**Work to be completed**
Copy the lines below, beginning with the one that contains "run.sh (not shown)" and continuing through the final line, exactly as written and with no other lines.

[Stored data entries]
From an optimization exercise on the open Yosys and OpenROAD flow, aimed at small area, a short achievable clock period and few clock cycles per item; shortcuts taken in it are not production practice. In this exercise RTL edits were held to simulation tests only and were not proved equivalent to the original.

==> flow/design.v (excerpt) <==
module poly_horner_seq (
    input  logic               clk,
    input  logic               rst,
    input  logic               coeff_we,
    input  logic [3:0]         coeff_addr,
    input  logic signed [15:0] coeff_wdata,
    input  logic signed [15:0] x,
    input  logic               start,
    output logic               busy,
    output logic               done,
    output logic signed [31:0] sum,
    output logic               ovf
);
    logic signed [15:0] r_coeff [0:10];
    logic [10:0]        r_cval;
    logic [7:0]         r_bone, r_btwo, r_bneg;
    logic signed [31:0] r_acc;
    logic signed [16:0] r_c, w_cn, w_n7;
    logic               r_ge, r_cneg, w_ge, w_cy15;
    logic [16:0]        w_y;
    logic signed [16:0] w_craw;
    logic               w_n7n;
    logic [3:0]         r_idx, w_idx_n, w_idx_r;
    logic               r_busy, r_done, r_ovf;
    logic signed [15:0] w_c, w_crd, w_c9;
    logic [7:0]         w_xone, w_xtwo, w_xneg;
    logic [47:0]        w_ra, w_rb;
    logic [31:0]        w_s, w_g0, w_p0;
    logic               w_c31, w_hi_one, w_hi_zero;
    logic               w_sovf, w_chi, w_clo, w_acc_st, w_last, w_wr;
  ...
clock: 9.0 ns
lec_check: 0
abc_area: 1
cap_margin: 20
core_margin: 2
core_utilization: 40
setup_slack_margin: 4.0
slew_margin: 20
synth_hierarchical: 1
synth_minimum_keep_size: 0
run.sh (not shown) runs the stock make flow with config.mk's settings and CLKGATE_MAP_FILE= SYNTH_SCRIPT=/design/flow/synth_recipe.tcl, a recipe that flattens the netlist after the stock synthesis.
The baseline finished with timing, DRC and antenna clean.
Testbench counts at the start, summed over its fixed seeds: cycles 14,440, evals 1,280.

**Exercise result**
run.sh (not shown) runs the stock make flow with config.mk's settings and CLKGATE_MAP_FILE= SYNTH_SCRIPT=/design/flow/synth_recipe.tcl, a recipe that flattens the netlist after the stock synthesis.
The baseline finished with timing, DRC and antenna clean.
Testbench counts at the start, summed over its fixed seeds: cycles 14,440, evals 1,280.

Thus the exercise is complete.